You'd probably have to charge something like a borrowing cost. There isn't really a risk free way to do it - if you short a stock and it goes up 100x then there's a liability there and if the customer can't pay up then the broker is stuck with it.


For a brokerage managing short position risks are exactly the same as managing long positions. And the implementation is the same too. Do real-time checks and once a position has lost more than X%, sell the position immediately.

The biggest problem presumably for Robinhood is managing the borrowing of the shares. They're probably not large enough to have a pool of shares to consistently borrow from like other larger brokerages.


Not that I'm aware of. The only alternative would be to permit shorting if the user has a Long Put for defined risk protection.

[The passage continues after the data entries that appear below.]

`src/logic/eth_frame_pkg.sv`:
```
package eth_frame_pkg;

    //////////////////////////////////////////////////
    // basic types
    //////////////////////////////////////////////////

    typedef logic [7:0]  byte_t;
    typedef logic [47:0] mac_t;

    // one byte of the receive stream
    typedef struct packed {
        logic  valid;
        byte_t data;
    } rx_byte_t;

    typedef enum logic [2:0] {
        IDLE,    // hunting for our destination
        SOURCE,
        LENGTH,
        PAYLOAD,
        FCS,
        DRAIN,   // flush window into the crc
        DONE
    } parser_state_e;

    //////////////////////////////////////////////////
    // frame format
    //////////////////////////////////////////////////

    localparam int MAC_BYTES = 6;
    localparam int LEN_BYTES = 2;
    localparam int FCS_BYTES = 4;

    // 1A goes out on the wire first
    localparam mac_t STATION_MAC = 48'h1A_2B_3C_4D_5E_6F;

    // crc-32 as used by 802.3
    localparam logic [31:0] CRC_INIT           = 32'hFFFF_FFFF;
    localparam logic [31:0] CRC_POLY_REFLECTED = 32'hEDB8_8320;
    localparam logic [31:0] CRC_RESIDUE        = 32'hDEBB_20E3; // left over after a clean fcs

endpackage
```
`src/logic/rx_buffer_pkg.sv`:
```
package rx_buffer_pkg;

    import eth_frame_pkg::*;

    localparam int SLOT_BYTES = 1024;
    localparam int NUM_SLOTS  = 4;
    localparam int ADDR_W     = 12;  // NUM_SLOTS * SLOT_BYTES bytes
    localparam int COUNT_W    = 3;

    typedef logic [ADDR_W-1:0]  buf_addr_t;
    typedef logic [COUNT_W-1:0] pkt_count_t;
    typedef logic [15:0]        payload_len_t;

    // one write into the payload buffer
    typedef struct packed {
        logic      we;
        buf_addr_t addr;
        byte_t     data;
    } mem_wr_t;

    // end of frame report from the parser
    typedef struct packed {
        logic done;
        logic good;
    } frame_end_t;

endpackage

```
`src/logic/eth_rx_top.sv`:
```
`timescale 1ns/1ps

module eth_rx_top
    import eth_frame_pkg::*, rx_buffer_pkg::*;
(
    input  logic       i_eth_clk,
    input  logic       i_rst,
    input  logic       i_rst_waddr,
    input  logic       i_eth_dv,
    input  logic [3:0] i_eth_rxd,
    output mem_wr_t    o_mem_wr,
    output logic       o_busy,
    output logic       o_valid_packet,
    output pkt_count_t o_packet_count
);

    rx_byte_t   rx_byte;     // byte stream out of the ddr capture
    logic       crc_clear;
    logic       crc_en;
    byte_t      crc_byte;
    logic       crc_ok;
    logic       pay_wr;
    byte_t      pay_byte;
    frame_end_t frame_end;

    rgmii_rx_ddr rgmii_rx_ddr_inst (
        .i_eth_clk (i_eth_clk),
        .i_rst     (i_rst),
        .i_eth_dv  (i_eth_dv),
        .i_eth_rxd (i_eth_rxd),
        .o_rx_byte (rx_byte)
    );

    eth_rx_parser eth_rx_parser_inst (
        .i_eth_clk   (i_eth_clk),
        .i_rst       (i_rst),
        .i_rx_byte   (rx_byte),
        .i_crc_ok    (crc_ok),
        .o_crc_clear (crc_clear),
        .o_crc_en    (crc_en),
        .o_crc_byte  (crc_byte),
        .o_pay_wr    (pay_wr),
        .o_pay_byte  (pay_byte),
        .o_frame_end (frame_end),
        .o_busy      (o_busy)
    );

    eth_crc32 eth_crc32_inst (
        .i_eth_clk (i_eth_clk),
        .i_rst     (i_rst),
        .i_clear   (crc_clear),
        .i_en      (crc_en),
        .i_byte    (crc_byte),
        .o_crc_ok  (crc_ok)
    );

    rx_buffer_addr rx_buffer_addr_inst (
        .i_eth_clk      (i_eth_clk),
        .i_rst          (i_rst),
        .i_rst_waddr    (i_rst_waddr),
        .i_busy         (o_busy),
        .i_pay_wr       (pay_wr),
        .i_pay_byte     (pay_byte),
        .i_frame_end    (frame_end),
        .o_mem_wr       (o_mem_wr),
        .o_valid_packet (o_valid_packet),
        .o_packet_count (o_packet_count)
    );

endmodule

```
`src/logic/rx_buffer_addr.sv`:
```
`timescale 1ns/1ps

module rx_buffer_addr
    import eth_frame_pkg::*, rx_buffer_pkg::*;
(
    input  logic       i_eth_clk,
    input  logic       i_rst,
    input  logic       i_rst_waddr,
    input  logic       i_busy,
    input  logic       i_pay_wr,
    input  byte_t      i_pay_byte,
    input  frame_end_t i_frame_end,
    output mem_wr_t    o_mem_wr,
    output logic       o_valid_packet,
    output pkt_count_t o_packet_count
);

    logic [1:0] waddr_rst_sync;
    logic       ptr_reset;
    buf_addr_t  wr_addr;
    buf_addr_t  slot_base;
    buf_addr_t  next_base;
    pkt_count_t next_count;

    function automatic buf_addr_t base_of(input pkt_count_t count);
        return buf_addr_t'(count) * buf_addr_t'(SLOT_BYTES);
    endfunction

    assign slot_base  = base_of(o_packet_count);
    assign next_count = (o_packet_count < pkt_count_t'(NUM_SLOTS - 1)) ?
                        o_packet_count + pkt_count_t'(1) : o_packet_count; // last slot is reused
    assign next_base  = base_of(next_count);
    assign ptr_reset  = waddr_rst_sync[1] && !i_busy; // never in mid frame

    // request comes from another clock domain
    always_ff @(posedge i_eth_clk) begin
        if (i_rst) begin
            waddr_rst_sync <= '0;
        end else begin
            waddr_rst_sync <= {waddr_rst_sync[0], i_rst_waddr};
        end
    end

    //////////////////////////////////////////////////
    // memory write port
    //////////////////////////////////////////////////

    always_ff @(posedge i_eth_clk) begin
        o_mem_wr.addr <= wr_addr;
        o_mem_wr.data <= i_pay_byte;
        if (i_rst) begin
            o_mem_wr.we <= 1'b0;
        end else begin
            o_mem_wr.we <= i_pay_wr;
        end
    end

    always_ff @(posedge i_eth_clk) begin
        if (i_rst) begin
            wr_addr        <= '0;
            o_packet_count <= '0;
            o_valid_packet <= 1'b0;
        end else begin
            o_valid_packet <= i_frame_end.done && i_frame_end.good;
            if (i_frame_end.done) begin
                if (i_frame_end.good) begin
                    o_packet_count <= next_count;
                    wr_addr        <= next_base;
                end else begin
                    wr_addr <= slot_base;  // rewind, slot gets overwritten
                end
            end else if (ptr_reset) begin
                o_packet_count <= '0;
                wr_addr        <= '0;
            end else if (i_pay_wr) begin
                wr_addr <= wr_addr + buf_addr_t'(1);
            end
        end
    end

    // parser length limit keeps every write inside the current slot
    assert property (@(posedge i_eth_clk) disable iff (i_rst)
        i_pay_wr |-> (wr_addr >= slot_base) &&
                     ((wr_addr - slot_base) < buf_addr_t'(SLOT_BYTES)));

endmodule

```
`src/logic/eth_rx_parser.sv`:
```
`timescale 1ns/1ps

module eth_rx_parser
    import eth_frame_pkg::*, rx_buffer_pkg::*;
(
    input  logic       i_eth_clk,
    input  logic       i_rst,
    input  rx_byte_t   i_rx_byte,
    input  logic       i_crc_ok,
    output logic       o_crc_clear,
    output logic       o_crc_en,
    output byte_t      o_crc_byte,
    output logic       o_pay_wr,
    output byte_t      o_pay_byte,
    output frame_end_t o_frame_end,
    output logic       o_busy
);

    parser_state_e state;
    mac_t          window;       // last six bytes, newest in the low byte
    mac_t          window_shift;
    payload_len_t  cnt;          // byte index inside the current field
    payload_len_t  pay_len;
    payload_len_t  len_next;
    logic          frame_bad;
    logic          dest_hit;
    logic          in_frame;

    //////////////////////////////////////////////////
    // decode
    //////////////////////////////////////////////////

    assign window_shift = {window[39:0], i_rx_byte.data};
    assign len_next     = {pay_len[7:0], i_rx_byte.data}; // length is sent high byte first

    // sixth destination byte is arriving right now
    assign dest_hit = (state == IDLE) && i_rx_byte.valid && (window_shift == STATION_MAC);

    assign in_frame = (state == SOURCE) || (state == LENGTH) ||
                      (state == PAYLOAD) || (state == FCS);

    // crc runs six bytes behind the stream
    assign o_crc_clear = dest_hit;
    assign o_crc_en    = (in_frame && i_rx_byte.valid) || (state == DRAIN);
    assign o_crc_byte  = window[47:40];

    assign o_pay_wr   = (state == PAYLOAD) && i_rx_byte.valid;
    assign o_pay_byte = i_rx_byte.data;

    assign o_frame_end.done = (state == DONE);
    assign o_frame_end.good = (state == DONE) && i_crc_ok && !frame_bad;

    assign o_busy = (state != IDLE);

    //////////////////////////////////////////////////
    // frame fsm
    //////////////////////////////////////////////////

    always_ff @(posedge i_eth_clk) begin
        if (i_rst) begin
            state     <= IDLE;
            window    <= '0;
            cnt       <= '0;
            pay_len   <= '0;
            frame_bad <= 1'b0;
        end else if (in_frame && !i_rx_byte.valid) begin
            // dv dropped before the fcs was complete
            frame_bad <= 1'b1;
            state     <= DONE;
        end else begin
            case (state)
                IDLE: begin
                    if (i_rx_byte.valid) begin
                        window <= window_shift;
                    end
                    if (dest_hit) begin
                        frame_bad <= 1'b0;
                        cnt       <= '0;
                        state     <= SOURCE;
                    end
                end

                SOURCE: begin
                    window <= window_shift;
                    if (cnt == payload_len_t'(MAC_BYTES - 1)) begin
                        cnt   <= '0;
                        state <= LENGTH;
                    end else begin
                        cnt <= cnt + payload_len_t'(1);
                    end
                end

                LENGTH: begin
                    window  <= window_shift;
                    pay_len <= len_next;
                    if (cnt == payload_len_t'(LEN_BYTES - 1)) begin
                        cnt <= '0;
                        if (len_next == '0 || len_next > payload_len_t'(SLOT_BYTES)) begin
                            frame_bad <= 1'b1;   // would not fit a slot
                            state     <= DONE;
                        end else begin
                            state <= PAYLOAD;
                        end
                    end else begin
                        cnt <= cnt + payload_len_t'(1);
                    end
                end

                PAYLOAD: begin
                    window <= window_shift;
                    if (cnt == pay_len - payload_len_t'(1)) begin
                        cnt   <= '0;
                        state <= FCS;
                    end else begin
                        cnt <= cnt + payload_len_t'(1);
                    end
                end

                FCS: begin
                    window <= window_shift;
                    if (cnt == payload_len_t'(FCS_BYTES - 1)) begin
                        cnt   <= '0;
                        state <= DRAIN;
                    end else begin
                        cnt <= cnt + payload_len_t'(1);
                    end
                end

                DRAIN: begin
                    window <= {window[39:0], 8'h00}; // push the tail into the crc
                    if (cnt == payload_len_t'(MAC_BYTES - 1)) begin
                        cnt   <= '0;
                        state <= DONE;
                    end else begin
                        cnt <= cnt + payload_len_t'(1);
                    end
                end

                DONE: begin
                    window <= '0;  // fresh search
                    cnt    <= '0;
                    state  <= IDLE;
                end

                default: begin
                    state <= IDLE;
                end
            endcase
        end
    end

    //////////////////////////////////////////////////
    // checks
    //////////////////////////////////////////////////

    assert property (@(posedge i_eth_clk) disable iff (i_rst)
        !$isunknown(state) && (state inside {IDLE, SOURCE, LENGTH, PAYLOAD, FCS, DRAIN, DONE}));

    // payload writes stay inside the announced length
    assert property (@(posedge i_eth_clk) disable iff (i_rst)
        o_pay_wr |-> (state == PAYLOAD) && (cnt < pay_len));

endmodule

```
`src/logic/eth_crc32.sv`:
```
`timescale 1ns/1ps

module eth_crc32
    import eth_frame_pkg::*;
(
    input  logic  i_eth_clk,
    input  logic  i_rst,
    input  logic  i_clear,
    input  logic  i_en,
    input  byte_t i_byte,
    output logic  o_crc_ok
);

    logic [31:0] crc_q;

    //////////////////////////////////////////////////
    // one byte through the reflected lfsr
    //////////////////////////////////////////////////

    function automatic logic [31:0] crc_fold(input logic [31:0] crc, input byte_t data);
        logic [31:0] c;
        int          i;
        c = crc;
        for (i = 0; i < 8; i++) begin
            if (c[0] ^ data[i]) begin  // lsb of the byte goes first
                c = (c >> 1) ^ CRC_POLY_REFLECTED;
            end else begin
                c = c >> 1;
            end
        end
        return c;
    endfunction

    always_ff @(posedge i_eth_clk) begin
        if (i_rst) begin
            crc_q <= CRC_INIT;
        end else if (i_clear) begin
            crc_q <= CRC_INIT;
        end else if (i_en) begin
            crc_q <= crc_fold(crc_q, i_byte);
        end
    end

    // no final inversion, so a good frame leaves the magic residue
    assign o_crc_ok = (crc_q == CRC_RESIDUE);

endmodule

```
`src/logic/rgmii_rx_ddr.sv`:
```
`timescale 1ns/1ps

module rgmii_rx_ddr
    import eth_frame_pkg::*;
(
    input  logic       i_eth_clk,
    input  logic       i_rst,
    input  logic       i_eth_dv,
    input  logic [3:0] i_eth_rxd,
    output rx_byte_t   o_rx_byte
);

    logic [3:0] rise_nib;   // low nibble, rising edge
    logic [3:0] fall_nib;   // high nibble, falling edge
    logic [3:0] rise_d;
    logic [3:0] fall_d;     // high nibble back on the rising edge
    logic       dv_q;
    logic       dv_d;

    always_ff @(negedge i_eth_clk) begin
        fall_nib <= i_eth_rxd;
    end

    always_ff @(posedge i_eth_clk) begin
        rise_nib       <= i_eth_rxd;
        rise_d         <= rise_nib;
        fall_d         <= fall_nib;
        o_rx_byte.data <= {fall_d, rise_d}; // falling edge nibble on top
        if (i_rst) begin
            dv_q            <= 1'b0;
            dv_d            <= 1'b0;
            o_rx_byte.valid <= 1'b0;
        end else begin
            dv_q            <= i_eth_dv;
            dv_d            <= dv_q;
            o_rx_byte.valid <= dv_d;
        end
    end

    // the dv pipe and the nibble pipe must line up
    assert property (@(posedge i_eth_clk) disable iff (i_rst)
        o_rx_byte.valid |-> !$isunknown(o_rx_byte.data));

endmodule

```
`config.mk`:
```
export PLATFORM = sky130hd
export DESIGN_NAME = eth_rx_top
export DESIGN_NICKNAME = d
export VERILOG_FILES = /design/src/logic/eth_frame_pkg.sv /design/src/logic/rx_buffer_pkg.sv /design/src/logic/eth_rx_top.sv /design/src/logic/rx_buffer_addr.sv /design/src/logic/eth_rx_parser.sv /design/src/logic/eth_crc32.sv /design/src/logic/rgmii_rx_ddr.sv
export SDC_FILE = /design/constraint.sdc
export NUM_CORES = 1
export LEC_CHECK = 0
export ABC_AREA = 1
export BUFFER_PORTS_ARGS = -buffer_cell sky130_fd_sc_hd__buf_2
export CAP_MARGIN = 20
export CORE_ASPECT_RATIO = 1.5
export CORE_MARGIN = 10
export CORE_UTILIZATION = 64
export CTS_BUF_LIST = sky130_fd_sc_hd__clkbuf_8
export CTS_CLUSTER_DIAMETER = 200
export CTS_CLUSTER_SIZE = 28
export DETAILED_ROUTE_END_ITERATION = 6
export PLACE_DENSITY = 0.87
export SYNTH_ARGS = -nofsm -noshare
export SYNTH_HDL_FRONTEND = slang
export SYNTH_SLANG_ARGS = --single-unit
```
`constraint.sdc`:
```
create_clock -name i_eth_clk -period 2.15 [get_ports i_eth_clk]
set_input_delay 0.3225 -clock i_eth_clk [delete_from_list [all_inputs] [get_ports i_eth_clk]]
set_output_delay 0.3225 -clock i_eth_clk [all_outputs]
set_load 0.005 [all_outputs]
```
==> summary.txt, run 1 <==
Worst setup path
  • Max FO, Critical Path: 12
  • Critical path class: reg -> reg
  • Startpoint types: flop
  • Arr. time, crit path: 2.38 ns
  • Worst Setup End Kind: flop
  • Worst r2r path cells: 10
  • WP data required: 2.49 ns

Yosys
  • Share of the synthesized area in the top cell type: 42.8%
  • Sequential share of the synthesized area: 42.8%
  • Async SR Flop Fraction: 0%
  • Mapped Nets: 1116
  • Synth warnings: 0
  • Synth cell types: 49
  • Post-Synthesis Cells: 1103
  • Synthesized area: 8520 um2
  • Most used DFF post-synth: dfxtp_1
  • Flops & latches, synth: 182
  • Post-synth EDFFs: 0
  • Avg Cell Area, Syn: 7.72 um2
  • Synth top area cells: dfxtp_1, nand2_1, xor2_1, a21oi_1, inv_1
  • Largest area contributor in the netlist: dfxtp_1

Routing
  • WL per Instance: 16.4 um
  • Post-route ant nets: 0
  • Final wirelength: 21.8 mm
  • Vias/cell: 5.76
  • DRT iter0 DRCs: 637
  • DRT Pass-1 Iters: 6
  • DRC viols: 0
  • Via count: 7678

Timing
  • Post-route minimum period: 2.04 ns
  • RSZ-0062 raised after global routing: true
  • Headroom to the max-slew limit: 61.9%
  • Setup Skew: 0.0187 ns
  • Final setup viols: 0
  • Post-route clock period utilization: 94.9%
  • Slew Limit Fails: 0
  • Hold Violations, Final: 0
  • Final worst slack: 0.109 ns
  • Least-Margin Pin Slew: 0.571 ns
  • Hold slack final: 0.0586 ns
  • Fmax: 490 MHz

Global route
  • GRT overflow: 0
  • Vias in the first global route: 7308
  • Largest net degree at the start of global routing: 32
  • Global-route wire length before repair: 35.0 mm
  • Initial antenna violation count: 0
  • Total global routing track utilization: 23.0%

Hold path
  • Hold Path Stages: 3
  • HP Class: in -> reg

Final layout
  • Fin area: 9600 um2
  • Layout cell share with drive strength beyond 1: 15.2%
  • Syn-to-layout area delta: 12.7%
  • Finished Layout Cells: 1333
  • Final #Nets: 1174
  • Antenna Cells: 0

Pwr
  • VDD IR max: 0.733 mV
  • Power per cell area: 644 nW/um2
  • Lkg Pwr: 4.11 nW

Clocking
  • CTS HTree Levels: 4
  • Worst-path clk slew: 0.11 ns
  • Root Buffer: clkbuf_8
  • Num CTS Buffers: 17
  • CTS tree: yes
  • CTS max path bufs: 2
  • Clock Sinks: 182
  • Worst skew pair latency: 0.48 ns

Placed design
  • IO Port Bufs: 33
  • Final HPWL DP: 14.8 mm
  • DP Worst Slack: 0.0350 ns
  • GP Congestion: 0.947
  • DP Cell Count: 1283
  • Placed cell area: 8910 um2

Floorplanning
  • Width of the die: 114 um
  • Initial Util: 65.4%
  • Die height: 161 um
  • Area of the die: 18400 um2
  • Ports: 34
  • FP Rows: 51
  • Core ar.: 13000 um2

Status
  • Outcome: finished, final reports clean

Job
  • Max-cap violations: 0
==> report_power, final <==
group | switching (W) | internal [W] | leakage (nW)
Clock | 0.00151 | 0.000926 | 0.231
Sequential | 0.0000417 | 0.00343 | 1.49
Combinational | 0.000180 | 0.0000980 | 2.39
==> registers in the layout (all words and copies together) (netlist names) <==
| name | flops |
|---|---|
| eth_rx_parser_inst.window | 48 |
| eth_crc32_inst.crc_q | 32 |
| rx_buffer_addr_inst.o_mem_wr | 21 |
| eth_rx_parser_inst.cnt | 16 |
| eth_rx_parser_inst.pay_len | 16 |
| rx_buffer_addr_inst.wr_addr | 12 |
| rgmii_rx_ddr_inst.o_rx_byte | 9 |
| rgmii_rx_ddr_inst.fall_d | 4 |
| rgmii_rx_ddr_inst.fall_nib | 4 |
| rgmii_rx_ddr_inst.rise_d | 4 |
| rgmii_rx_ddr_inst.rise_nib | 4 |
| eth_rx_parser_inst.state | 3 |
| rx_buffer_addr_inst.o_packet_count | 3 |
| rx_buffer_addr_inst.waddr_rst_sync | 2 |
| eth_rx_parser_inst.frame_bad | 1 |
| rgmii_rx_ddr_inst.dv_d | 1 |
| rgmii_rx_ddr_inst.dv_q | 1 |
| rx_buffer_addr_inst.o_valid_packet | 1 |
==> cell usage in the layout, fill, tap and decap left out, drive strengths merged, types with 12 or more instances in the layout <==
master and n:
nand2 194, dfxtp 182, inv 132, a21oi 115
nor2 109, buf 78, xor2 70, nand3 66
o21ai 54, nand4 28, a211oi 26, xnor2 18
clkbuf 17, nor3 17, o211ai 12
==> routing by layer <==
metal	GRT usage (%)	part of all wire, %	vias up
met5	0	0	-
met2	40.5	52	331
met3	4.82	6.7	78
met4	10.9	3.6	0
li1	-	-	3740
met1	25.3	38	3529
==> logic make-up after synthesis <==
| family | count (synthesis) | synth area share [%] |
|---|---|---|
| simple gates | 435 | 23.2 |
| compound gates | 217 | 14.2 |
| flops | 182 | 42.8 |
| buf+inv | 175 | 8.67 |
| xor+xnor | 88 | 10.2 |
| fa+ha+maj | 5 | 0.734 |
| mux | 1 | 0.118 |
==> cell type report <==
class,count,area (um2)
Sequential cell,182,3660
Fill cell,928,3420
Timing Repair Buffer,82,547
Inverter,126,477
Tap cell,159,199
Multi-Input combinational cell,747,4260
Clock inverter,19,220
Clock buffer,17,234
Timing Repair inverter,1,7.51
==> per-stage QoR <==
| stage | util (%) | setup TNS, ns | power [W] |
|---|---|---|---|
| final | 73.8 | 0 | 0.00618 |
| after global routing | 73.8 | -0.445 | 0.00635 |
| after CTS | 72.2 | 0 | 0.00619 |
| after detailed placement | 68.4 | 0 | 0.00382 |
| after global placement | 68.4 | 0 | 0.00381 |
| after floorplan | - | 0 | 0.00373 |
==> path summary, 6_finish.rpt <==
check / end / slack [ns] / startpoint
worst min register to register: rgmii_rx_ddr_inst.o_rx_byte[4]$_DFF_P_ / 0.34 / rgmii_rx_ddr_inst.fall_d[0]$_DFF_P_
worst min-delay path: rx_buffer_addr_inst.waddr_rst_sync[0]$_SDFF_PP0_ / 0.06 / i_rst_waddr
worst max-delay path: eth_crc32_inst.crc_q[11]$_SDFFE_PP1P_ / 0.11 / eth_rx_parser_inst.state[0]$_SDFFE_PP0P_
worst max register to register: eth_crc32_inst.crc_q[11]$_SDFFE_PP1P_ / 0.11 / eth_rx_parser_inst.state[0]$_SDFFE_PP0P_
==> timing repair <==
action	4_1_cts	5_1_grt
gates resized for setup	0	37
hold buffers	4	0
endpoints found under the hold margin	4	0
setup endpoints to repair	0	79
buffers inserted	0	9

You could always to a synthetic short through buying a Long Put, but time (and often volatility) decay become a factor (for shorter term trades).


Correction: Should be Long Call for the first scenario: defined risk protection (for shorting), not Long Put.


On BitMEX you can make leveraged short/long bitcoin trades without the downside of owing more than you put in. Max you can lose is 100%. It’s powered by a purpose-built stoploss liquidation engine


Stoploss only works under fairly stable market conditions. If the sell orderbook suddenly starts to get a lot bigger than the buy side then it's likely that the price will fall below your limit price before the order fills.